A sessão plenária desta quarta-feira (11) na Assembleia Legislativa foi dominada pela denúncia da delegada Viviane Fontenelle contra o secretário de Segurança Pública, Maurício Martins, acusado de ter feito comentários constrangedores sobre sua aparência. O caso foi imediatamente explorado pela oposição comunista, que ocupou a tribuna para tentar transformar o episódio em palanque político contra o governo.
O que chamou atenção, no entanto, foi a indignação seletiva de alguns desses parlamentares. Deputados como Othelino Neto, Rodrigo Lago e Carlos Lula fizeram discursos inflamados em defesa das mulheres, mas foram exatamente os mesmos que permaneceram em silêncio quando o vice-governador Felipe Camarão desrespeitou a deputada estadual Mical Damasceno com palavras de baixo calão.
Naquele episódio, não houve discursos indignados, notas de repúdio ou qualquer mobilização pública por parte dos mesmos deputados que agora tentam se colocar como defensores da causa feminina. O silêncio foi absoluto.

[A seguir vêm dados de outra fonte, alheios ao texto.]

File: config.mk
export PLATFORM = sky130hd
export DESIGN_NAME = ysyx_23060332_pc_gen
export DESIGN_NICKNAME = d
export VERILOG_FILES = /design/src/rtl/ysyx_23060332_pc_gen.sv
export SDC_FILE = /design/constraint.sdc
export NUM_CORES = 1
export LEC_CHECK = 0
export CAP_MARGIN = 5
export CELL_PAD_IN_SITES_DETAIL_PLACEMENT = 1
export CELL_PAD_IN_SITES_GLOBAL_PLACEMENT = 2
export CORE_UTILIZATION = 25
export DETAILED_ROUTE_END_ITERATION = 8
export PLACE_DENSITY = 0.91
export SLEW_MARGIN = 10
export SYNTH_ARGS = -nofsm -noshare
export SYNTH_HDL_FRONTEND = slang
export SYNTH_SLANG_ARGS = --single-unit
File: constraint.sdc
create_clock -name clk -period 3.95 [get_ports clk]
set_clock_uncertainty 0.1 [all_clocks]
set_input_delay 1.185 -clock clk [delete_from_list [all_inputs] [get_ports clk]]
set_output_delay 1.185 -clock clk [all_outputs]
set_load 0.03 [all_outputs]
File: src/rtl/ysyx_23060332_pc_gen.sv
// ysyx_23060332_pc_gen
// Instruction-fetch PC generator. It issues one fetch request at a time to
// instruction memory, holds the returned instruction for decode, and then
// advances the PC sequentially. A trap or jump redirect reloads the PC from an
// aligned target. A response that belongs to a redirected request is
// discarded rather than delivered.
module ysyx_23060332_pc_gen #(
    parameter int unsigned       ADDR_W    = 32,
    parameter logic [ADDR_W-1:0] RESET_VEC = ADDR_W'(32'h8000_0000),
    parameter int unsigned       STEP      = 4
) (
    input  logic              clk,
    input  logic              rst,
    input  logic              trap_en,
    input  logic [ADDR_W-1:0] trap_addr,
    input  logic              jump_en,
    input  logic [ADDR_W-1:0] jump_addr,
    output logic              req_valid,
    output logic [ADDR_W-1:0] req_addr,
    input  logic              req_ready,
    input  logic              rsp_valid,
    input  logic [31:0]       rsp_data,
    output logic              out_valid,
    output logic [ADDR_W-1:0] out_pc,
    output logic [31:0]       out_inst,
    input  logic              out_ready
);

    // IDLE : one settling cycle after reset; redirects are ignored here
    // REQ  : request presented to memory
    // WAIT : request accepted, waiting for the response
    // HOLD : instruction presented to decode
    typedef enum logic [1:0] {
        IDLE,
        REQ,
        WAIT,
        HOLD
    } state_t;

    localparam logic [ADDR_W-1:0] STEP_W     = ADDR_W'(STEP);
    localparam logic [ADDR_W-1:0] ALIGN_MASK = ~(STEP_W - ADDR_W'(1));

    state_t            r_state;
    state_t            w_state_nxt;
    logic [ADDR_W-1:0] r_fetch_pc;
    logic [ADDR_W-1:0] w_fetch_pc_nxt;
    logic              r_drop;
    logic              w_drop_nxt;
    logic [31:0]       r_inst_q;
    logic [31:0]       w_inst_q_nxt;

    logic              w_redirect;
    logic [ADDR_W-1:0] w_target;

    // Redirect request and aligned target; a trap wins over a jump
    always_comb begin
        w_redirect = trap_en | jump_en;
        w_target   = (trap_en ? trap_addr : jump_addr) & ALIGN_MASK;
    end

    // Next-state, PC, drop flag and instruction-latch update
    always_comb begin
        w_state_nxt    = r_state;
        w_fetch_pc_nxt = r_fetch_pc;
        w_drop_nxt     = r_drop;
        w_inst_q_nxt   = r_inst_q;

        unique case (r_state)
            IDLE: begin
                w_state_nxt = REQ;
            end

            REQ: begin
                if (w_redirect) begin
                    w_fetch_pc_nxt = w_target;
                    if (req_ready) begin
                        // The accepted request still points at the old PC.
                        // Its response must be thrown away.
                        w_drop_nxt  = 1'b1;
                        w_state_nxt = WAIT;
                    end
                end else if (req_ready) begin
                    w_state_nxt = WAIT;
                end
            end

            WAIT: begin
                if (w_redirect) begin
                    w_fetch_pc_nxt = w_target;
                    if (rsp_valid) begin
                        w_drop_nxt  = 1'b0;
                        w_state_nxt = REQ;
                    end else begin
                        w_drop_nxt = 1'b1;
                    end
                end else if (rsp_valid) begin
                    if (r_drop) begin
                        w_drop_nxt  = 1'b0;
                        w_state_nxt = REQ;
                    end else begin
                        w_inst_q_nxt = rsp_data;
                        w_state_nxt  = HOLD;
                    end
                end
            end

            HOLD: begin
                if (w_redirect) begin
                    // Any handshake this cycle still delivers the instruction.
                    // The redirect target replaces the sequential increment.
                    w_fetch_pc_nxt = w_target;
                    w_state_nxt    = REQ;
                end else if (out_ready) begin
                    w_fetch_pc_nxt = r_fetch_pc + STEP_W;
                    w_state_nxt    = REQ;
                end
            end

            default: begin
                w_state_nxt = IDLE;
            end
        endcase
    end

    // State registers with asynchronous active-low reset
    always_ff @(posedge clk or negedge rst) begin
        if (!rst) begin
            r_state    <= IDLE;
            r_fetch_pc <= RESET_VEC;
            r_drop     <= 1'b0;
            r_inst_q   <= '0;
        end else begin
            r_state    <= w_state_nxt;
            r_fetch_pc <= w_fetch_pc_nxt;
            r_drop     <= w_drop_nxt;
            r_inst_q   <= w_inst_q_nxt;
        end
    end

    // Outputs decode directly from registered state, so reset clears them without an edge
    always_comb begin
        req_valid = (r_state == REQ);
        req_addr  = r_fetch_pc;
        out_valid = (r_state == HOLD);
        out_pc    = r_fetch_pc;
        out_inst  = r_inst_q;
    end

endmodule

A diferença de postura escancara uma contradição difícil de ignorar. Quando o caso envolve adversários políticos, o discurso é de indignação. Quando o desrespeito vem de aliados ou figuras próximas ao campo político que representam, prevalece o silêncio.
No fim das contas, a chamada defesa das mulheres acaba sendo utilizada por alguns parlamentares apenas como instrumento de conveniência política, uma bandeira levantada quando interessa e esquecida quando o constrangimento vem do próprio grupo.